- [WHAT TO DO] Which lines below fall between the one containing "sequential cells by" and the one containing "muxes | 8.95"? Repeat them exactly, counting both of those lines, and add nothing else.

Collected data:
________________

===== src/rtl/trap_sequencer_pkg.sv =====
// Shared constants, state encoding and mstatus helpers
// for the machine-mode trap sequencer.
package trap_sequencer_pkg;

  localparam logic [11:0] CSR_MSTATUS = 12'h300;
  localparam logic [11:0] CSR_MTVEC   = 12'h305;
  localparam logic [11:0] CSR_MEPC    = 12'h341;
  localparam logic [11:0] CSR_MCAUSE  = 12'h342;
  localparam logic [11:0] CSR_MTVAL   = 12'h343;

  localparam int MS_MIE    = 3;
  localparam int MS_MPIE   = 7;
  localparam int MS_MPP_LO = 11;
  localparam int MS_MPP_HI = 12;

  typedef enum logic [3:0] {
    S_IDLE       = 4'd0,
    S_T_RD_ST    = 4'd1,
    S_T_WR_ST    = 4'd2,
    S_T_WR_EPC   = 4'd3,
    S_T_WR_CAUSE = 4'd4,
    S_T_WR_TVAL  = 4'd5,
    S_T_RD_VEC   = 4'd6,
    S_M_RD_ST    = 4'd7,
    S_M_WR_ST    = 4'd8,
    S_M_RD_EPC   = 4'd9,
    S_REDIRECT   = 4'd10
  } state_t;

  function automatic logic [31:0] trap_mstatus(
    input logic [31:0] s
  );
    logic [31:0] r;
    r = s;
    r[MS_MPIE] = s[MS_MIE];
    r[MS_MIE] = 1'b0;
    r[MS_MPP_HI:MS_MPP_LO] = 2'b11;
    return r;
  endfunction

  function automatic logic [31:0] mret_mstatus(
    input logic [31:0] s
  );
    logic [31:0] r;
    r = s;
    r[MS_MIE] = s[MS_MPIE];
    r[MS_MPIE] = 1'b1;
    r[MS_MPP_HI:MS_MPP_LO] = 2'b11;
    return r;
  endfunction

endpackage


===== src/rtl/trap_sequencer_if.sv =====
// Request, CSR-port and redirect bundle between the
// trap sequencer (master) and core/CSR file (slave).
interface trap_sequencer_if;
  logic        exc_valid;
  logic [31:0] exc_cause;
  logic [31:0] exc_pc;
  logic [31:0] exc_tval;
  logic        mret_valid;
  logic        exc_ready;
  logic        busy;
  logic [11:0] csr_addr;
  logic        csr_ren;
  logic        csr_wen;
  logic [31:0] csr_wd;
  logic [31:0] csr_rd;
  logic        redirect_valid;
  logic [31:0] redirect_pc;

  modport master (
    input  exc_valid, exc_cause, exc_pc,
    input  exc_tval, mret_valid, csr_rd,
    output exc_ready, busy, csr_addr,
    output csr_ren, csr_wen, csr_wd,
    output redirect_valid, redirect_pc
  );

  modport slave (
    output exc_valid, exc_cause, exc_pc,
    output exc_tval, mret_valid, csr_rd,
    input  exc_ready, busy, csr_addr,
    input  csr_ren, csr_wen, csr_wd,
    input  redirect_valid, redirect_pc
  );
endinterface


===== src/rtl/trap_sequencer_vector_calc.sv =====
// Trap target from mtvec and mcause; only mode 01
// with an interrupt cause is vectored.
module trap_vector_calc (
  input  logic [31:0] mtvec,
  input  logic [31:0] cause,
  output logic [31:0] target
);
  logic [31:0] base;
  logic [31:0] off;
  logic        vect;

  assign base = {mtvec[31:2], 2'b00};
  assign off  = 32'(cause[30:0]) << 2;
  assign vect = (mtvec[1:0] == 2'b01) && cause[31];
  assign target = vect ? base + off : base;
endmodule


===== src/rtl/trap_sequencer.sv =====
// Machine-mode trap entry / MRET sequencer driving
// the CSR file one access per cycle.
module trap_sequencer
  import trap_sequencer_pkg::*;
(
  input logic       clock,
  input logic       reset,
  trap_sequencer_if.master bus
);
  state_t      state_q, state_d;
  logic [31:0] cause_q, pc_q, tval_q, rdata_q;
  logic        mret_q;
  logic [31:0] vec_target, target;

  trap_vector_calc u_vec (
    .mtvec  (rdata_q),
    .cause  (cause_q),
    .target (vec_target)
  );

  // rdata_q holds mepc on the MRET path
  assign target = mret_q ?
    {rdata_q[31:2], 2'b00} : vec_target;

  always_ff @(posedge clock) begin
    if (reset) begin
      state_q <= S_IDLE;
      cause_q <= '0;
      pc_q    <= '0;
      tval_q  <= '0;
      rdata_q <= '0;
      mret_q  <= 1'b0;
    end else begin
      state_q <= state_d;
      if (state_q == S_IDLE) begin
        if (bus.exc_valid) begin
          cause_q <= bus.exc_cause;
          pc_q    <= bus.exc_pc;
          tval_q  <= bus.exc_tval;
          mret_q  <= 1'b0;
        end else if (bus.mret_valid) begin
          mret_q  <= 1'b1;
        end
      end
      if (bus.csr_ren) rdata_q <= bus.csr_rd;
    end
  end

  always_comb begin
    state_d            = state_q;
    bus.exc_ready      = 1'b0;
    bus.busy           = 1'b1;
    bus.csr_addr       = '0;
    bus.csr_ren        = 1'b0;
    bus.csr_wen        = 1'b0;
    bus.csr_wd         = '0;
    bus.redirect_valid = 1'b0;
    bus.redirect_pc    = '0;
    unique case (state_q)
      S_IDLE: begin
        bus.exc_ready = 1'b1;
        bus.busy      = 1'b0;
        if (bus.exc_valid)
          state_d = S_T_RD_ST;
        else if (bus.mret_valid)
          state_d = S_M_RD_ST;
      end
      S_T_RD_ST: begin
        bus.csr_ren  = 1'b1;
        bus.csr_addr = CSR_MSTATUS;
        state_d      = S_T_WR_ST;
      end
      S_T_WR_ST: begin
        bus.csr_wen  = 1'b1;
        bus.csr_addr = CSR_MSTATUS;
        bus.csr_wd   = trap_mstatus(rdata_q);
        state_d      = S_T_WR_EPC;
      end
      S_T_WR_EPC: begin
        bus.csr_wen  = 1'b1;
        bus.csr_addr = CSR_MEPC;
        bus.csr_wd   = {pc_q[31:2], 2'b00};
        state_d      = S_T_WR_CAUSE;
      end
      S_T_WR_CAUSE: begin
        bus.csr_wen  = 1'b1;
        bus.csr_addr = CSR_MCAUSE;
        bus.csr_wd   = cause_q;
        state_d      = S_T_WR_TVAL;
      end
      S_T_WR_TVAL: begin
        bus.csr_wen  = 1'b1;
        bus.csr_addr = CSR_MTVAL;
        bus.csr_wd   = tval_q;
        state_d      = S_T_RD_VEC;
      end
      S_T_RD_VEC: begin
        bus.csr_ren  = 1'b1;
        bus.csr_addr = CSR_MTVEC;
        state_d      = S_REDIRECT;
      end
      S_M_RD_ST: begin
        bus.csr_ren  = 1'b1;
        bus.csr_addr = CSR_MSTATUS;
        state_d      = S_M_WR_ST;
      end
      S_M_WR_ST: begin
        bus.csr_wen  = 1'b1;
        bus.csr_addr = CSR_MSTATUS;
        bus.csr_wd   = mret_mstatus(rdata_q);
        state_d      = S_M_RD_EPC;
      end
      S_M_RD_EPC: begin
        bus.csr_ren  = 1'b1;
        bus.csr_addr = CSR_MEPC;
        state_d      = S_REDIRECT;
      end
      S_REDIRECT: begin
        bus.redirect_valid = 1'b1;
        bus.redirect_pc    = target;
        state_d            = S_IDLE;
      end
      default: state_d = S_IDLE;
    endcase
  end
endmodule


===== src/flat_wrapper.sv =====
// flat-port wrapper written by rule: the top's interface ports become plain ports
module trap_sequencer_flat import trap_sequencer_pkg::*;
  (clock, reset, bus_exc_valid, bus_exc_cause, bus_exc_pc, bus_exc_tval, bus_mret_valid, bus_csr_rd, bus_exc_ready, bus_busy, bus_csr_addr, bus_csr_ren, bus_csr_wen, bus_csr_wd, bus_redirect_valid, bus_redirect_pc);
  trap_sequencer_if bus_i ();
  input logic clock;
  input logic reset;
  input wire logic [$bits(bus_i.exc_valid)-1:0] bus_exc_valid;
  input wire logic [$bits(bus_i.exc_cause)-1:0] bus_exc_cause;
  input wire logic [$bits(bus_i.exc_pc)-1:0] bus_exc_pc;
  input wire logic [$bits(bus_i.exc_tval)-1:0] bus_exc_tval;
  input wire logic [$bits(bus_i.mret_valid)-1:0] bus_mret_valid;
  input wire logic [$bits(bus_i.csr_rd)-1:0] bus_csr_rd;
  output wire logic [$bits(bus_i.exc_ready)-1:0] bus_exc_ready;
  output wire logic [$bits(bus_i.busy)-1:0] bus_busy;
  output wire logic [$bits(bus_i.csr_addr)-1:0] bus_csr_addr;
  output wire logic [$bits(bus_i.csr_ren)-1:0] bus_csr_ren;
  output wire logic [$bits(bus_i.csr_wen)-1:0] bus_csr_wen;
  output wire logic [$bits(bus_i.csr_wd)-1:0] bus_csr_wd;
  output wire logic [$bits(bus_i.redirect_valid)-1:0] bus_redirect_valid;
  output wire logic [$bits(bus_i.redirect_pc)-1:0] bus_redirect_pc;
  assign bus_i.exc_valid = bus_exc_valid;
  assign bus_i.exc_cause = bus_exc_cause;
  assign bus_i.exc_pc = bus_exc_pc;
  assign bus_i.exc_tval = bus_exc_tval;
  assign bus_i.mret_valid = bus_mret_valid;
  assign bus_i.csr_rd = bus_csr_rd;
  assign bus_exc_ready = bus_i.exc_ready;
  assign bus_busy = bus_i.busy;
  assign bus_csr_addr = bus_i.csr_addr;
  assign bus_csr_ren = bus_i.csr_ren;
  assign bus_csr_wen = bus_i.csr_wen;
  assign bus_csr_wd = bus_i.csr_wd;
  assign bus_redirect_valid = bus_i.redirect_valid;
  assign bus_redirect_pc = bus_i.redirect_pc;
  trap_sequencer u_core (.clock(clock), .reset(reset), .bus(bus_i));
endmodule

===== config.mk =====
export PLATFORM = sky130hd
export DESIGN_NAME = trap_sequencer_flat
export DESIGN_NICKNAME = d
export VERILOG_FILES = /design/src/rtl/trap_sequencer_pkg.sv /design/src/rtl/trap_sequencer_if.sv /design/src/rtl/trap_sequencer_vector_calc.sv /design/src/rtl/trap_sequencer.sv /design/src/flat_wrapper.sv
export SDC_FILE = /design/constraint.sdc
export NUM_CORES = 1
export LEC_CHECK = 0
export CAP_MARGIN = 20
export CORE_MARGIN = 2
export CORE_UTILIZATION = 45
export CTS_BUF_LIST = sky130_fd_sc_hd__clkbuf_4
export CTS_CLUSTER_DIAMETER = 120
export DETAILED_ROUTE_END_ITERATION = 8
export GPL_ROUTABILITY_DRIVEN = 0
export PLACE_DENSITY = 0.78
export SYNTH_ARGS = -nofsm -noshare
export SYNTH_HDL_FRONTEND = slang
export SYNTH_HIERARCHICAL = 1
export SYNTH_SLANG_ARGS = --single-unit

===== constraint.sdc =====
create_clock -name clock -period 10.6 [get_ports clock]
set_clock_uncertainty 0.05 [all_clocks]
set_input_delay 2.12 -clock clock [delete_from_list [all_inputs] [get_ports clock]]
set_output_delay 2.12 -clock clock [all_outputs]
set_load 0.005 [all_outputs]

==> PnR_summary.wiki <==
{| class="wikitable"
! Metric !! Value
|-
| Area contributors post-synth || sky130_fd_sc_hd__dfxtp_1, sky130_fd_sc_hd__a21bo_2, sky130_fd_sc_hd__mux2i_1
|-
| Library cell with the largest summed area after synthesis || sky130_fd_sc_hd__dfxtp_1
|-
| Chip Width || 146 µm
|-
| Overall Global Routing Usage || 24.0%
|-
| Via-per-instance ratio || 5.67
|-
| Class of the tightest hold or removal check || register to register
|-
| Maximum clock frequency || 161 MHz
|-
| Post-synth top flop || sky130_fd_sc_hd__dfxtp_1
|-
| I/O pin cnt || 213
|-
| Count of hold-fix buffers inserted at cts || 0
|-
| Effective utilization at floorplan || 45.5%
|-
| Initial antenna violation count || 3
|-
| Post-route antenna net violation count || 0
|-
| Arrival time of the worst setup path || 4.05 ns
|-
| Worst slack on hold paths || 0.475 ns
|-
| Post-place setup slack || 4.99 ns
|-
| FF+latch count, synth || 131
|-
| Depth of the worst hold-timing path || 2
|-
| Sequential-to-total area share from yosys stat || 28.8%
|-
| Post-CTS clock slew at the launch and capture registers of the worst setup and hold paths || 0.12 ns
|-
| Post-layout worst setup margin || 4.38 ns
|-
| Crit path to || bus_redirect_pc[24]
|-
| Clock sinks || 131
|-
| Number of placement rows || 52
|-
| Num CTS Buffers || 17
|-
| DR DRC count || 0
|-
| Syn-to-layout area delta || 24.3%
|-
| Fraction of layout instances using a drive strength above 1 || 12.6%
|-
| Die Area || 0.0214 mm²
|-
| Total global routing overflow || 0
|-
| Nature of the critical path startpoint || register
|-
| Die boundary height || 146 µm
|-
| Fraction of registers with async set/reset || 0%
|-
| Slew Limit Fails || 0
|-
| Number of buffers inserted to repair setup after CTS || 0
|-
| Detailed-route wire length per cell || 17.4 µm
|-
| CTS root buffer || sky130_fd_sc_hd__clkbuf_4
|-
| Crit path launch || u_core/rdata_q[2]
|-
| CP Data Required Time || 8.43 ns
|-
| Number of enable flip-flop cells after synthesis || 0
|-
| Critical R2R Launch || u_core/state_q[3]
|-
| Reg-to-reg slack, setup || 7.33 ns
|-
| Status || complete, no violations
|-
| Buffers from clock root to sink, at most || 2
|-
| Count of unique library cells instantiated by Yosys || 67
|-
| Start-to-end type of the worst setup path || register to output pin
|-
| Maximum vdd drop || 0.180 mV
|-
| Cell count after placement || 1487
|-
| Share of the synthesized area in the top cell type || 28.8%
|-
| Type of element capturing the critical path || output pin
|-
| PostCTS Resize Cnt || 0
|-
| Count of endpoints failing setup in the final report || 0
|-
| Overall power consumption || 2.07 mW
|-
| Worst r2r dst || u_core/cause_q[27]
|-
| Fin nets || 1398
|-
| Length of the first detailed-routing pass in iterations || 6
|-
| Sum of negative setup slack || 0 ns
|-
| Final critical path time including I/O delays and setup || 6.22 ns
|-
| Via count of the first global-routing pass || 7864
|-
| CTS H-tree lvls || 4
|-
| Period utilization || 58.7%
|-
| Cell Area, Synth || 0.00912 mm²
|-
| Drt initial violations || 854
|-
| Leakage || 4.23 nW
|-
| Number of max-cap violations || 0
|-
| Number of input and output port buffers inserted || 202
|-
| Wirelength, routed || 26400 µm
|-
| Synthesis Warnings || 6
|-
| Clk Latency, worst-skew pair || 0.54 ns
|-
| TritonCTS clock tree || built
|-
| Final hold violations || 0
|-
| Sum of net half-perimeters after detailed placement || 19100 µm
|-
| Worst Reg2Reg Path Length in Cells || 5
|-
| Post-synthesis area per instance || 8.21 µm²
|-
| Total core area || 0.0200 mm²
|-
| Pin slew with the least headroom to its limit || 1.06 ns
|-
| Synthesized instance count || 1111
|-
| Maximum net fanout on the critical path || 5
|-
| Pwr/cell area || 183 mW/mm²
|-
| Global-route wire length before repair || 41400 µm
|-
| Total via count in the routed design || 8611
|-
| Worst slew margin relative to its limit || 29.1%
|-
| RSZ-0062 raised after global routing || no
|-
| Largest net degree at the start of global routing || 116
|-
| Post-route insts no fill || 1520
|}
==> synth_stat cells (all sizes together), types with 3 or more instances <==
| master | number |
|---|---|
| a21bo | 94 |
| mux2i | 77 |
| buf | 49 |
| a211oi | 8 |
| inv | 10 |
| a21o | 10 |
| o211ai | 4 |
| a221o | 18 |
| mux2 | 4 |
| o21a | 3 |
| a32oi | 13 |
| clkbuf | 65 |
| a41oi | 3 |
| nor3b | 5 |
| nor2b | 7 |
| dfxtp | 131 |
| o22ai | 4 |
| and3 | 7 |
| xnor2 | 10 |
| o31ai | 5 |
| nand3 | 100 |
| nand4 | 4 |
| a22oi | 15 |
| ha | 29 |
| nor4 | 5 |
| nor3 | 3 |
| nor2 | 71 |
| xor2 | 20 |
| nand2 | 46 |
| or3 | 4 |
| a21oi | 129 |
| nand2b | 71 |
| o21ai | 55 |
==> sequential cells by signal, summed over array words and instances, names as in the netlist <==
register and cells:
u_core/cause_q 32, u_core/pc_q 30, u_core/rdata_q 32, u_core/mret_q 1
u_core/tval_q 32, u_core/state_q 4
==> worst max-delay path, stage by stage (launching register included) <==
cell	delay, ns
sky130_fd_sc_hd__dfxtp_1	0.37
sky130_fd_sc_hd__ha_1	0.23
sky130_fd_sc_hd__fa_1	0.41
sky130_fd_sc_hd__a21o_1	0.22
sky130_fd_sc_hd__a221oi_2	0.40
sky130_fd_sc_hd__o21ai_2	0.17
sky130_fd_sc_hd__a221o_2	0.44
sky130_fd_sc_hd__a41oi_1	0.31
sky130_fd_sc_hd__xor2_1	0.10
sky130_fd_sc_hd__o21ai_1	0.12
sky130_fd_sc_hd__mux2i_1	0.08
sky130_fd_sc_hd__nor2_1	0.13
sky130_fd_sc_hd__clkdlybuf4s50_1	0.51
==> power breakdown <==
part / switching, mW / leakage, nW / internal, mW
logic: 0.546 / 3.02 / 0.453
registers: 0.149 / 1.07 / 0.595
clock network: 0.190 / 0.143 / 0.140
==> logic make-up after synthesis <==
kind of cell | synth area share (%)
xor gates and xnor gates | 2.88
AOI/OAI and AO/OA | 29.7
and+or+nand+nor | 19.0
other | 0.0824
adders and majority gates | 4.20
muxes | 8.95
buffers and inverters | 6.42
DFF | 28.8
==> stage by stage <==
step                      instance area [µm²]  util [%]
after floorplan                          9140         -
after global placement                  11100      55.2
after detailed placement                11100      55.2
after CTS                               11300      56.5
after global routing                    11300      56.5
final                                   11300      56.5
==> how the worst min path moves through the flow <==
stage	start	end	slack, ns
after floorplan	u_core/rdata_q[1]	u_core/rdata_q[1]	0.41
after global placement	u_core/rdata_q[0]	u_core/rdata_q[0]	0.44
after detailed placement	u_core/rdata_q[1]	u_core/rdata_q[1]	0.46
after CTS	u_core/rdata_q[1]	u_core/rdata_q[1]	0.48
after global routing	u_core/rdata_q[0]	u_core/rdata_q[0]	0.51
final	u_core/rdata_q[1]	u_core/rdata_q[1]	0.47
==> final cells by class <==
cell class / instances / area [µm²]
Antenna cell: 2 / 5.00
Clock buffer: 19 / 143
Clock inverter: 12 / 116
Fill cell: 1874 / 8710
Inverter: 10 / 37.5
Multi-Input combinational cell: 862 / 5950
Sequential cell: 131 / 2620
Tap cell: 270 / 338
Timing Repair Buffer: 214 / 2110
==> layout by cell type, fill, tap and decap left out, drive strengths merged, types with 15 or more instances in the layout <==
cell / n
a221o: 18
nand3: 100
xor2: 20
nand2: 46
dfxtp: 131
nor2: 71
a22oi: 15
mux2i: 77
nand2b: 71
ha: 29
a21oi: 129
clkbuf: 19
clkdlybuf4s50: 200
o21ai: 55
a21bo: 94
==> metal layers <==
| layer | global-route usage (%) | share of wire [%] | vias up | wire [µm] |
|---|---|---|---|---|
| met5 | 0 | 0.042 | - | 11 |
| met4 | 6.55 | 1.6 | 2 | 412 |
| met3 | 6.88 | 9.0 | 38 | 2380 |
| met2 | 35.6 | 43 | 327 | 11500 |
| met1 | 34.0 | 46 | 3987 | 12100 |
| li1 | - | - | 4257 | - |
No activity file was read; power rests on OpenSTA's default activity.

________________

- [OUTPUT FOR THIS EXERCISE]
==> sequential cells by signal, summed over array words and instances, names as in the netlist <==
register and cells:
u_core/cause_q 32, u_core/pc_q 30, u_core/rdata_q 32, u_core/mret_q 1
u_core/tval_q 32, u_core/state_q 4
==> worst max-delay path, stage by stage (launching register included) <==
cell	delay, ns
sky130_fd_sc_hd__dfxtp_1	0.37
sky130_fd_sc_hd__ha_1	0.23
sky130_fd_sc_hd__fa_1	0.41
sky130_fd_sc_hd__a21o_1	0.22
sky130_fd_sc_hd__a221oi_2	0.40
sky130_fd_sc_hd__o21ai_2	0.17
sky130_fd_sc_hd__a221o_2	0.44
sky130_fd_sc_hd__a41oi_1	0.31
sky130_fd_sc_hd__xor2_1	0.10
sky130_fd_sc_hd__o21ai_1	0.12
sky130_fd_sc_hd__mux2i_1	0.08
sky130_fd_sc_hd__nor2_1	0.13
sky130_fd_sc_hd__clkdlybuf4s50_1	0.51
==> power breakdown <==
part / switching, mW / leakage, nW / internal, mW
logic: 0.546 / 3.02 / 0.453
registers: 0.149 / 1.07 / 0.595
clock network: 0.190 / 0.143 / 0.140
==> logic make-up after synthesis <==
kind of cell | synth area share (%)
xor gates and xnor gates | 2.88
AOI/OAI and AO/OA | 29.7
and+or+nand+nor | 19.0
other | 0.0824
adders and majority gates | 4.20
muxes | 8.95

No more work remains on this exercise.